ADZEN is a very popular advertising firm in your city. In every road you can see their advertising billboards. Recently they are facing a serious challenge , MG Road the most used and beautiful road in your city has been almost filled by the billboards and this is having a negative effect on the natural view.

On people's demand ADZEN has decided to remove some of the billboards in such a way that there are no more than K billboards standing together in any part of the road.

You may assume the MG Road to be a straight line with N billboards.Initially there is no gap between any two adjecent billboards.

ADZEN's primary income comes from these billboards so the billboard removing process has to be done in such a way that the billboards remaining at end should give maximum possible profit among all possible final configurations.Total profit of a configuration is the sum of the profit values of all billboards present in that configuration.

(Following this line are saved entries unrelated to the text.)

This is an optimization exercise on Yosys and OpenROAD, whose aim is small area and few clock cycles per item, not a production implementation.
Only simulation tests tie the RTL to the original design; equivalence was not proved.

## flow/design.v (module list and top-level ports; edited modules follow where they fit)
// module ldr_mac: 1581 lines
// module ldr_fa: 4 lines
// module ldr_ha: 4 lines
// module ldr_han: 4 lines
// module ldr_hapn: 4 lines
// module ldr_xnor2: 3 lines
// module ldr_xor2: 3 lines
// module ldr_or2: 3 lines
// module ldr_nor2: 3 lines
// module ldr_gt16: 15 lines
// module ldr_gtr16: 15 lines
// module ldr_gtbit: 8 lines
// module ldr_eq16: 7 lines
// module light_dimmer_ramp_controller: 195 lines
module light_dimmer_ramp_controller
(
    input  wire logic        i_clk,
    input  wire logic        i_rst_n,
    input  wire logic        in_valid,
    output logic             in_ready,
    input  wire logic        in_op,
    input  wire logic [1:0]  in_port,
    input  wire logic        in_payload_on,
    input  wire logic [15:0] in_level_value,
    input  wire logic        in_readback_ok,
    output logic             out_valid,
    input  wire logic        out_ready,
    output logic             out_write_valid,
    output logic      [15:0] out_write_level,
    output logic             out_ramp_running,
    input  wire logic        psel,
    input  wire logic        penable,
    input  wire logic        pwrite,
    input  wire logic [4:0]  paddr,
    input  wire logic [31:0] pwdata,
    output logic      [31:0] prdata,
    output logic             pready
);
  // ...
==> flow/flow/run.sh <==
#!/bin/bash
# The standard layout (the standard.sh: ORFS synthesis through finish), with
# one change: the buffer that global placement puts on each input and output
# port is the smallest buffer cell instead of the one buffer_ports picks itself.
set -euo pipefail
export BUFFER_PORTS_ARGS="-buffer_cell sky130_fd_sc_hd__buf_1"
bash standard.sh > standard.log 2>&1
==> flow/standard.sh <==
#!/bin/bash
# synth_recipe.tcl (not shown) runs the flow's synth.tcl, then flattens the netlist and writes it again
# the make line also repeats each setting of config.mk as NAME=value (left out here)
make -C /OpenROAD-flow-scripts/flow DESIGN_CONFIG=/design/flow/config.mk WORK_HOME=/design/flow/orfs CLKGATE_MAP_FILE= SYNTH_SCRIPT=/design/flow/synth_recipe.tcl "${@:-finish}"
==> flow/config.mk <==
export PLATFORM = sky130hd
export DESIGN_NAME = light_dimmer_ramp_controller
export DESIGN_NICKNAME = light_dimmer_ramp_controller
export VERILOG_FILES = /design/flow/design.v
export SDC_FILE = /design/flow/constraint.sdc
export NUM_CORES = 4
export LEC_CHECK = 0
export CAP_MARGIN = 20
export CORE_MARGIN = 2
export CORE_UTILIZATION = 40
export CTS_BUF_LIST = sky130_fd_sc_hd__clkbuf_8
export SLEW_MARGIN = 20
export SYNTH_HIERARCHICAL = 1
==> flow/constraint.sdc <==
create_clock -name core_clock -period 15.0 [get_ports {i_clk}]
set_input_delay 3.0000 -clock core_clock [delete_from_list [all_inputs] [get_ports {i_clk}]]
set_output_delay 3.0000 -clock core_clock [all_outputs]
set_load 0.01 [all_outputs]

Given N,K and the profit value of each of the N billboards, output the maximum profit that can be obtained from the remaining billboards under the conditions given.

Constraints
1 <= N <= 1,00,000(10^5)
1 <= K <= N
0 <= profit value of any billboard <= 2,000,000,000(2*10^9)


My Solution (Psuedocode):

Let Profit[i] denote the Profit from ith billboard.
(i, j) denotes the range of billboards
MaxProfit(i, j) for all (i, j) such that i<=j and i-j+1 <= K is:
MaxProfit(i, j) = Profit[i] + Profit[i+1] + ... + Profit[j];

For other (i,j) MaxProfit equals,

MaxProfit(i, j)
{
then return its value;
max = 0;
for all k such that i<=k<=j // k denotes that, that position has no   billboard
{
temp = MaxProfit(i, k-1) + MaxProfit(k+1, j);
if(temp > max)
max = temp;
}
return max;
}


My solution is of order $$N^2$$. So I get TLE and Segmentation fault for larger N. I have already passed 6/10 test cases. I need to pass remaining 4. Help needed.

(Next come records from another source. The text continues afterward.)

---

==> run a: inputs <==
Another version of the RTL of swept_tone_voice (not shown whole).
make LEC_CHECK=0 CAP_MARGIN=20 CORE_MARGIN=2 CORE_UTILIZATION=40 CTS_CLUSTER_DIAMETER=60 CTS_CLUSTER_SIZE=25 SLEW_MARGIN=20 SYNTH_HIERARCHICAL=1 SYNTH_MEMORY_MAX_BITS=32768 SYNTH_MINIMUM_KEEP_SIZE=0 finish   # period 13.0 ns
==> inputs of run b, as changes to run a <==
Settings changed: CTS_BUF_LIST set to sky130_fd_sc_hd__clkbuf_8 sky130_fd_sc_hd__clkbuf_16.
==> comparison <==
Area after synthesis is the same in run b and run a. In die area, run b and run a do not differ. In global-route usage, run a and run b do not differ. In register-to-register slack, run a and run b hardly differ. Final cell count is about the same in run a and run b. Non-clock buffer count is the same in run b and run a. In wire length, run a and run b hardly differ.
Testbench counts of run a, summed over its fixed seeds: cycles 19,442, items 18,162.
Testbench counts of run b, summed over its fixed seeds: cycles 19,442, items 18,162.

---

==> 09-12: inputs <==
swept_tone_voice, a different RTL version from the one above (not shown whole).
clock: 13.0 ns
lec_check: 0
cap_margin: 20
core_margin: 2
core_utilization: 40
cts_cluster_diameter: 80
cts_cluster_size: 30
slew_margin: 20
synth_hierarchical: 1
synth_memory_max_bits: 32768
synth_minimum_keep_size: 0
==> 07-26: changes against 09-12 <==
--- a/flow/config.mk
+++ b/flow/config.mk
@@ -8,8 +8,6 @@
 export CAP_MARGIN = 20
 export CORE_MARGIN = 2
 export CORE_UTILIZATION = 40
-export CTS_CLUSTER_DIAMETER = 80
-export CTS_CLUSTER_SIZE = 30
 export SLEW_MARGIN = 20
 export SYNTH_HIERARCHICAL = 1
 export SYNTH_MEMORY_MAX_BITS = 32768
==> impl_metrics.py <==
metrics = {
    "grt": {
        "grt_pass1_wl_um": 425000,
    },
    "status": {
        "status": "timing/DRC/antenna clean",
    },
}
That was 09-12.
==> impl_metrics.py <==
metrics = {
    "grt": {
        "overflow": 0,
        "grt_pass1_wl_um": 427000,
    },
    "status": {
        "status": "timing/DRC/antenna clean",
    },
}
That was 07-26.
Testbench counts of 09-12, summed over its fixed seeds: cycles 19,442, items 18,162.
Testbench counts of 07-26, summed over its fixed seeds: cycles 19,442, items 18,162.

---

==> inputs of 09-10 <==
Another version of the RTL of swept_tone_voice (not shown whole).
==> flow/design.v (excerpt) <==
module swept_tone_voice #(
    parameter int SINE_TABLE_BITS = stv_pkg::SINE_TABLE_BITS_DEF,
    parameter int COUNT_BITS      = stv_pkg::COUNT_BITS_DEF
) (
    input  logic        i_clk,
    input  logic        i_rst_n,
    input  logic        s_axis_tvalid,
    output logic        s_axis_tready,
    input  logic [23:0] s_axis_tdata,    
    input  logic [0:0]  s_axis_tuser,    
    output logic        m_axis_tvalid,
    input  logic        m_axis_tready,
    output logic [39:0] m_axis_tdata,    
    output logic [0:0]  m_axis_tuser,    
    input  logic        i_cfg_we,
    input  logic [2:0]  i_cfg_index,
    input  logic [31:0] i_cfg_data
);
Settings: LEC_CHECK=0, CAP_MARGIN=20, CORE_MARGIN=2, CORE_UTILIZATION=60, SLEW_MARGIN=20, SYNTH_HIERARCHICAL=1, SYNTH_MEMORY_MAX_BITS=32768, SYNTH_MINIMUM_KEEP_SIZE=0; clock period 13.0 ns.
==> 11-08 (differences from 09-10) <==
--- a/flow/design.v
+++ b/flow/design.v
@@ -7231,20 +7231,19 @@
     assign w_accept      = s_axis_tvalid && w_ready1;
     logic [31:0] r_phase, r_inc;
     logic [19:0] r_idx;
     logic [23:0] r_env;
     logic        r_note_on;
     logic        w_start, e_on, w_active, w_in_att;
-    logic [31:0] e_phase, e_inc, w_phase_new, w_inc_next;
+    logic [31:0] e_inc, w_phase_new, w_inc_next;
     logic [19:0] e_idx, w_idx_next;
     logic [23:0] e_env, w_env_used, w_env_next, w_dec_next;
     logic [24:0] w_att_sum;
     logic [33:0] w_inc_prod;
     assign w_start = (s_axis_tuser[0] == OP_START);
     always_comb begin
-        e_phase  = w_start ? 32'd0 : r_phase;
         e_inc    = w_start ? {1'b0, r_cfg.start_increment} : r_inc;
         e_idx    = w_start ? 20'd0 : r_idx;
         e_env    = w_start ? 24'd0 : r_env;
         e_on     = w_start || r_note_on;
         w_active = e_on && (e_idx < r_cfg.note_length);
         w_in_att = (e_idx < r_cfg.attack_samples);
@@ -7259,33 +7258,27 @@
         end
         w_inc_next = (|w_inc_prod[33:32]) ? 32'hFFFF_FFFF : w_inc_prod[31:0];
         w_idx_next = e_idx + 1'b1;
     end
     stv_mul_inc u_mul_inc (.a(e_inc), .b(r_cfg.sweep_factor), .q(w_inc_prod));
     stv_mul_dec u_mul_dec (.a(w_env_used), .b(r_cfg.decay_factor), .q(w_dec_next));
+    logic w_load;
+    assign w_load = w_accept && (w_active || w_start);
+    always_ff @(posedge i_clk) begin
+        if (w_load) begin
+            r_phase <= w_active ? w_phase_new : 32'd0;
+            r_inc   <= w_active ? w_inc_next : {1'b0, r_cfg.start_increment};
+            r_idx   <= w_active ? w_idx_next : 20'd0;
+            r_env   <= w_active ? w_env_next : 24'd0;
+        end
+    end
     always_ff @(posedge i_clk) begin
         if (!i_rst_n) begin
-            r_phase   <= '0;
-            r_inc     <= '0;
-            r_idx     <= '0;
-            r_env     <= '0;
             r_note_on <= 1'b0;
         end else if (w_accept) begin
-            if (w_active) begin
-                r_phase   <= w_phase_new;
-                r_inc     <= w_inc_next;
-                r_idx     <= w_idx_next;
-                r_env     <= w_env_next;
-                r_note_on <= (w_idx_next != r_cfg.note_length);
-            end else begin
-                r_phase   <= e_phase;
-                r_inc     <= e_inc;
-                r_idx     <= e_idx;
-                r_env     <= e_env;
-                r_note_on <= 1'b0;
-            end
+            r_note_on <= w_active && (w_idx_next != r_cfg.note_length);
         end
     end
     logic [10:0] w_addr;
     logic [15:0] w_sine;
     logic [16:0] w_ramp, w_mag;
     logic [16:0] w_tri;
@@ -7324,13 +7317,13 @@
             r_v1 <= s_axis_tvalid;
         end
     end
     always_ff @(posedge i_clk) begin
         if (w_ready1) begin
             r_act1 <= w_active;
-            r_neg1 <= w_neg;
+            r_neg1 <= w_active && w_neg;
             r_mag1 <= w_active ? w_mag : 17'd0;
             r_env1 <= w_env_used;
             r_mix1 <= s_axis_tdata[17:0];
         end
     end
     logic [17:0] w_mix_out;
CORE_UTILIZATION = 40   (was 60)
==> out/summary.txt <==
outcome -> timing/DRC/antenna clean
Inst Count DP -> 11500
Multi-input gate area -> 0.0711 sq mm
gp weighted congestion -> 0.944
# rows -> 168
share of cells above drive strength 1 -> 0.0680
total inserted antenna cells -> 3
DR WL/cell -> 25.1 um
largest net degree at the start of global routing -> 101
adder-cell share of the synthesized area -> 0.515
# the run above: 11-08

• from my understanding, this is the knapsack problem. en.wikipedia.org/wiki/Knapsack_problem .. I did not check your solution yet. – AJed Oct 21 '12 at 16:39
• Sort of, but the time complexity is N^2 using Dynamic Programming. I need to reduce the time complexity and space complexity. Both are N^2 for my solution or Knapsack. If N=10^5, I get TLE and I'm using way too much memory. – Neeraj Kumar Singh Oct 21 '12 at 16:52
• @NeerajKumarSingh: Perhaps codereview.SE is the right place for all this code? Or perhaps codeGolf.SE? Large chunks of code, especially from contests, may not be the right fit here. – PKG Oct 21 '12 at 21:40
• You should be able to reduce the time to $O(N$*$K)$ and the space to $O(N)$, but I suspect to win you will have to reduce the time further; maybe to something like $O(N \log N)$. Think about it. – Peter Shor Oct 22 '12 at 0:41
• @NeerajKumarSingh Please tailor your question to the standards of this site, i.e. avoid full source code listings and give the problem in your own words (with attribution). – Raphael Oct 22 '12 at 13:54

You can do it in $O(N \log N)$ time and $O(N)$ space.
Instead of finding the billboards that you want to keep, find the billboards that you want to get rid of. You need to find the minimum cost set of billboards such that there is no gap of more than $K$ between two billboards. Do this by constructing a table where the $i$th entry is the minimum cost to remove the $i$th billboard and enough previous billboards to make this legal. Now, to add an entry to the table, you need to find the minimum of the previous $K$ entries to the table. You can do this in $O(\log N)$ time using a priority queue.
If $K \ll N$, you might want to use a fancier priority queue that takes $O(\log K)$ time instead; but I'd guess that for large $K$, the simpler priority queues such as heaps that don't admit deletion of a non-MIN item are quicker for this problem. I don't know how tight time limits Interview Street has set for this problem.